• _PROBLEM TO SOLVE_
Reproduce word for word, from the entries below, the line with "- combinational power", the line with "Testbench counts of lagoon, summed", and every line between them, and nothing more.

*** Opening DATA SECTION ***

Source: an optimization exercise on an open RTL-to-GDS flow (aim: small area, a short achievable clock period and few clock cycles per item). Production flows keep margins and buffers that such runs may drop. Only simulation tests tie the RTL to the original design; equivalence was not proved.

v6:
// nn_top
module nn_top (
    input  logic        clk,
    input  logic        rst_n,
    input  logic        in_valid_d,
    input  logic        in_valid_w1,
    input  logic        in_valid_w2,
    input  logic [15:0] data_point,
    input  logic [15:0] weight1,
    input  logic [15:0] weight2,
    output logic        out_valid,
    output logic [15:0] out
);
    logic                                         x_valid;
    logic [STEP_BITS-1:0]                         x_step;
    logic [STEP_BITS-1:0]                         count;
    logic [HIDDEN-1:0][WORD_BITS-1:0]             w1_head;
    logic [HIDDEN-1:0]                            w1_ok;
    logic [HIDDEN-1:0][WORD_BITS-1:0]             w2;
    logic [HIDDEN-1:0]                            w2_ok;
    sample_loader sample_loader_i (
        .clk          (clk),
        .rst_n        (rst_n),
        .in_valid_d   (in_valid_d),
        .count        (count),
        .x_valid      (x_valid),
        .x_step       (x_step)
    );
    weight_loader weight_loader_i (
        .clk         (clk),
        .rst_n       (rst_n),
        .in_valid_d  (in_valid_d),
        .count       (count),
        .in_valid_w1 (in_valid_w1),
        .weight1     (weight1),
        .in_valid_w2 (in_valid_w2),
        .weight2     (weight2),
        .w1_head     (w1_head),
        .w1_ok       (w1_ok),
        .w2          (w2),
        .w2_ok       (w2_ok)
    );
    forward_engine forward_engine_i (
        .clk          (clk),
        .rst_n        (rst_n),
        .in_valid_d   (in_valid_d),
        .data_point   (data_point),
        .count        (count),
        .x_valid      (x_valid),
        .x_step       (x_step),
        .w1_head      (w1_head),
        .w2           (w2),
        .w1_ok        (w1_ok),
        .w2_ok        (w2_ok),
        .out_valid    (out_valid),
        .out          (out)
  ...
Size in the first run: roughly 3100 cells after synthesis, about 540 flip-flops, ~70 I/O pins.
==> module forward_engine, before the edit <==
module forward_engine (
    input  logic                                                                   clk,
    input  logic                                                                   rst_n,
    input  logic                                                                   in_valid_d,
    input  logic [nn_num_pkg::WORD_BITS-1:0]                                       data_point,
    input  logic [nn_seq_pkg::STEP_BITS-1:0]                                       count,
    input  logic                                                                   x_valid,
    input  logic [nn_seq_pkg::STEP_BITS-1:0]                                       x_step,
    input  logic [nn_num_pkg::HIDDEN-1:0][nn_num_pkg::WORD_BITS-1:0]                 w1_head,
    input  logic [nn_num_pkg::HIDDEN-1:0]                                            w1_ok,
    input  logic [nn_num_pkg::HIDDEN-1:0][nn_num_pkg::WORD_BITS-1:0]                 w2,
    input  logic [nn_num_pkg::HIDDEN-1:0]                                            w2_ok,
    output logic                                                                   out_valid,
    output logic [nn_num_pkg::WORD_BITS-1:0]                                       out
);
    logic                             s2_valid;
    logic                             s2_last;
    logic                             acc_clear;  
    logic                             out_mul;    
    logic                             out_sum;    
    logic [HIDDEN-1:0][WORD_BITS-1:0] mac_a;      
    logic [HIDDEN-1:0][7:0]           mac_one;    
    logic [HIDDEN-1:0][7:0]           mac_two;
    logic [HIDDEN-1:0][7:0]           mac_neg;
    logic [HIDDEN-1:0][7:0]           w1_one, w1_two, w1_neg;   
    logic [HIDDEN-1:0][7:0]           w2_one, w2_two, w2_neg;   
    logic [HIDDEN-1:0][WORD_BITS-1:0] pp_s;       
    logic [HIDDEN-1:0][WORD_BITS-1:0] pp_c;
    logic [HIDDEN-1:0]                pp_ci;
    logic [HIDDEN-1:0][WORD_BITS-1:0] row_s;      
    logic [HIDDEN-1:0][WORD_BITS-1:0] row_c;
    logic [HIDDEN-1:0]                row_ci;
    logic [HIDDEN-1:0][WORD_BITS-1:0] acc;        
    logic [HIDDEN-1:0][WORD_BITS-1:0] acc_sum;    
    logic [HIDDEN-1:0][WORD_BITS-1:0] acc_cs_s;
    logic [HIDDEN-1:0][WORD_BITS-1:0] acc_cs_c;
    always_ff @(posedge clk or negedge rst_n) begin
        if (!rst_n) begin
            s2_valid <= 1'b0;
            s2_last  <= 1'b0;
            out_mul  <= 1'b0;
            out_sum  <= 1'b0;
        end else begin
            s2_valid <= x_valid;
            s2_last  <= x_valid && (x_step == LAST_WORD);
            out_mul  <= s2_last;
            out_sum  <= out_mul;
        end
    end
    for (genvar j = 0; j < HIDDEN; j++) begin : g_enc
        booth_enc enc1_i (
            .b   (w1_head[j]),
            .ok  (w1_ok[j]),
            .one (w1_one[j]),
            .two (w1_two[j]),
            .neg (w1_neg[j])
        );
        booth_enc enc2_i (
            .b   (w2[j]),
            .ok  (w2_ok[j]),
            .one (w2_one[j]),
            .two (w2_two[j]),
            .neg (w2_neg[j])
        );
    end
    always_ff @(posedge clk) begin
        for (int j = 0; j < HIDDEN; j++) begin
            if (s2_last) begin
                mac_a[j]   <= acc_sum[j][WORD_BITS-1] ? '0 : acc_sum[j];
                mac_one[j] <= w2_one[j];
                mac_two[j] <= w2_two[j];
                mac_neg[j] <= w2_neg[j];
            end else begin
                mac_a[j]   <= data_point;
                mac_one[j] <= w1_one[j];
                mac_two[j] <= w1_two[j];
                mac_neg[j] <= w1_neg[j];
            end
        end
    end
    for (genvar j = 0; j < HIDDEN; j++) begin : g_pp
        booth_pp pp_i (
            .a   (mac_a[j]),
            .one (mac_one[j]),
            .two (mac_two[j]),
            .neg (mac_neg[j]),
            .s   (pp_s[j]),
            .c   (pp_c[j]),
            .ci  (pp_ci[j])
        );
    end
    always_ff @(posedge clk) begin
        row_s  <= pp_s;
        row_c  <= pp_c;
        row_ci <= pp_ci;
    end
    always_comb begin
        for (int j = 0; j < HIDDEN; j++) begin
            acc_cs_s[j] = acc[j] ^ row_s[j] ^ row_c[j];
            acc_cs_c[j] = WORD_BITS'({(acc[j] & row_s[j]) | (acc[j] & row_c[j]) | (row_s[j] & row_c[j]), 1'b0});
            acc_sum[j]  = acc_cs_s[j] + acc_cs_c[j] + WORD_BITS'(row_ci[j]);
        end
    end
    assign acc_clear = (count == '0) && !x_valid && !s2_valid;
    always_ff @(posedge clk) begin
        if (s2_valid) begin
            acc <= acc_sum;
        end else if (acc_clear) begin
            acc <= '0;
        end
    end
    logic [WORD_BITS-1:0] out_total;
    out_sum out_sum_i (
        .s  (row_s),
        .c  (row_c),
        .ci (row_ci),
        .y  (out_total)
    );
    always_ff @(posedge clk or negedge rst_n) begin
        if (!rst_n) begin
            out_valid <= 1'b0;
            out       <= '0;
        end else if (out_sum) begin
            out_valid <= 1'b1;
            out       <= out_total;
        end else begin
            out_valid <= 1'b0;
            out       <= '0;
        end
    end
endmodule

*** Closing DATA SECTION ***
*** Opening DATA SECTION ***

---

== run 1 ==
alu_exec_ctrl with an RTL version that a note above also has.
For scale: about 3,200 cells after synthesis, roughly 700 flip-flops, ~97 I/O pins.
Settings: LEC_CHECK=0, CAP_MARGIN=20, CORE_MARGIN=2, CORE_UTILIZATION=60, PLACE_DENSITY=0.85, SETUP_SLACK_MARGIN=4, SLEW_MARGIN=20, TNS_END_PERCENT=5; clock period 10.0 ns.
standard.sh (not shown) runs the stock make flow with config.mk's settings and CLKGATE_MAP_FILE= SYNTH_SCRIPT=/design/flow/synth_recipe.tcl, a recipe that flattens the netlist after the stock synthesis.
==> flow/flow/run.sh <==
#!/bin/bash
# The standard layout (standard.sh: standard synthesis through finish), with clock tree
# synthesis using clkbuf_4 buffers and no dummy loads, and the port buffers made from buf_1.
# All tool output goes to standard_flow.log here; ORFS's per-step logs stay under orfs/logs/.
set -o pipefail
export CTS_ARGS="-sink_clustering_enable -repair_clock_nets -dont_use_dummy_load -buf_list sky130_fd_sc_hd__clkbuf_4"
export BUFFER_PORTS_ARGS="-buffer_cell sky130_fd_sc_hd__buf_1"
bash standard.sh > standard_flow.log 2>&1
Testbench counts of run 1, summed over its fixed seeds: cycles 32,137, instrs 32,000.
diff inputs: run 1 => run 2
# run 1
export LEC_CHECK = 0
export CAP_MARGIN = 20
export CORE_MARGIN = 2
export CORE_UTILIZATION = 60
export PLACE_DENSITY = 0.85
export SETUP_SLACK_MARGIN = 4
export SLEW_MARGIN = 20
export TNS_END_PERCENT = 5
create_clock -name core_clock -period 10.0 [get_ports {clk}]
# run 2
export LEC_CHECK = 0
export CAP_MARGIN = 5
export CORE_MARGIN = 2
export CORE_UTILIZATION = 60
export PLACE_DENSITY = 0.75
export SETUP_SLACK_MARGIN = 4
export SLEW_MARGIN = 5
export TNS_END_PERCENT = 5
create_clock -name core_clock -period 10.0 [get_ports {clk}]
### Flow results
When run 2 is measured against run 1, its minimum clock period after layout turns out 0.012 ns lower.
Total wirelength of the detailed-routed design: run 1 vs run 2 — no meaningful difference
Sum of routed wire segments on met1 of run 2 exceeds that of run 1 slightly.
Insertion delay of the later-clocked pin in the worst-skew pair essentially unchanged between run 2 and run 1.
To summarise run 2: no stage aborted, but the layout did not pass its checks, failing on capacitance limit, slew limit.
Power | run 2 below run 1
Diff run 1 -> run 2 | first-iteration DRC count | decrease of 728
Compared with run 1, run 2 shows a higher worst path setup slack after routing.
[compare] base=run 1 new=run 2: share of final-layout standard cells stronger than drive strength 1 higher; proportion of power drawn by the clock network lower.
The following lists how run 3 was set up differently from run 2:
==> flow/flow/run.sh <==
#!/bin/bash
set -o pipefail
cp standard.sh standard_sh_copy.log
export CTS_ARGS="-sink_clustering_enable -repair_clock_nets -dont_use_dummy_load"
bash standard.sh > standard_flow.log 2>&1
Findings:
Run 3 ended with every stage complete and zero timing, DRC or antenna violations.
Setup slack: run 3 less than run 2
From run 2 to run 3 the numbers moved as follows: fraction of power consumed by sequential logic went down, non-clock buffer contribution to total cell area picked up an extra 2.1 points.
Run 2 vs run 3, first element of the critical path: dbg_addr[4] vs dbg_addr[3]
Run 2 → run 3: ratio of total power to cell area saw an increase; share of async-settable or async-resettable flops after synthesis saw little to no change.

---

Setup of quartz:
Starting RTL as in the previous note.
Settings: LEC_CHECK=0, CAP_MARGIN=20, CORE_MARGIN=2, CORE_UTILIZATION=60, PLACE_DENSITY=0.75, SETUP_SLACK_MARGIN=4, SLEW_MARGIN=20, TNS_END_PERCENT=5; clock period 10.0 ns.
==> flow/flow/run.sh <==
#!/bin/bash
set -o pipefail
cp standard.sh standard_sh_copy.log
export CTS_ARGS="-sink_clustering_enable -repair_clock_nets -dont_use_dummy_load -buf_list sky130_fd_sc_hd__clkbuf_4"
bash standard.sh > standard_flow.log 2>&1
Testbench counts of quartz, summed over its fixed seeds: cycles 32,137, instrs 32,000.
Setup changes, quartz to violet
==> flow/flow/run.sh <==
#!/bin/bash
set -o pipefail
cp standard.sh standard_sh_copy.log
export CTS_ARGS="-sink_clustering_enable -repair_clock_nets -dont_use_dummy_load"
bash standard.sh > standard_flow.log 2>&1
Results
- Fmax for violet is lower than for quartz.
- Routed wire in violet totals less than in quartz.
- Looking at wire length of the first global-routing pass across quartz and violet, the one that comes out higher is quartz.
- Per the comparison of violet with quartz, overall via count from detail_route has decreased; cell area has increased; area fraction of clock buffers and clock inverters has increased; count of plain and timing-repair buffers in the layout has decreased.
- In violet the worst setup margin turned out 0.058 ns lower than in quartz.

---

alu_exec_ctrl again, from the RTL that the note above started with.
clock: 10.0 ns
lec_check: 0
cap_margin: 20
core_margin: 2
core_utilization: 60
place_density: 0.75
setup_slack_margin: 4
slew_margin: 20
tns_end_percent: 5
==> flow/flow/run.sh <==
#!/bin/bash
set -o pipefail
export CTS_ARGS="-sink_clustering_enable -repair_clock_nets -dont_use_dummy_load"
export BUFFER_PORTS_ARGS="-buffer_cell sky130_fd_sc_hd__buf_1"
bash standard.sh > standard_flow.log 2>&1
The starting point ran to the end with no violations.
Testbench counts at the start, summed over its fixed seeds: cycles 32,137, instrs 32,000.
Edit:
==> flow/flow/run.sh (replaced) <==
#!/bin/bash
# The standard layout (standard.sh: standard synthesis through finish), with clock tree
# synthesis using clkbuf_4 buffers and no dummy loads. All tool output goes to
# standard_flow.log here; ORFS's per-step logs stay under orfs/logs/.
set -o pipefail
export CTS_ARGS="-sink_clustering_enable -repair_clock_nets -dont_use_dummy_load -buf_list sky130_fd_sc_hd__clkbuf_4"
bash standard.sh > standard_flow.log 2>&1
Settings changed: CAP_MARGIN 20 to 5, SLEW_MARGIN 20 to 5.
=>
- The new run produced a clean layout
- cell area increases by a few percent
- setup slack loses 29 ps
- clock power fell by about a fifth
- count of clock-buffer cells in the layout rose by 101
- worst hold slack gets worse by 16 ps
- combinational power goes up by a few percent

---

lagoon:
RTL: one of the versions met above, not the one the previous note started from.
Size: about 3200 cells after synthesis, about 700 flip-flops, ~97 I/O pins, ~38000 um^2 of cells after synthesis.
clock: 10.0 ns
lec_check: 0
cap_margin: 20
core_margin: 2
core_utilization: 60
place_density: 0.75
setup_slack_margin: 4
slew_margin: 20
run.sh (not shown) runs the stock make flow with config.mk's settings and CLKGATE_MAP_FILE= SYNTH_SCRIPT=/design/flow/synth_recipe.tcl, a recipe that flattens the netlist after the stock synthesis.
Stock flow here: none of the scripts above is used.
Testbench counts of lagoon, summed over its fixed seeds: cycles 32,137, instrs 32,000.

*** Closing DATA SECTION ***

• _EXERCISE RESULT_
- combinational power goes up by a few percent

---

lagoon:
RTL: one of the versions met above, not the one the previous note started from.
Size: about 3200 cells after synthesis, about 700 flip-flops, ~97 I/O pins, ~38000 um^2 of cells after synthesis.
clock: 10.0 ns
lec_check: 0
cap_margin: 20
core_margin: 2
core_utilization: 60
place_density: 0.75
setup_slack_margin: 4
slew_margin: 20
run.sh (not shown) runs the stock make flow with config.mk's settings and CLKGATE_MAP_FILE= SYNTH_SCRIPT=/design/flow/synth_recipe.tcl, a recipe that flattens the netlist after the stock synthesis.
Stock flow here: none of the scripts above is used.
Testbench counts of lagoon, summed over its fixed seeds: cycles 32,137, instrs 32,000.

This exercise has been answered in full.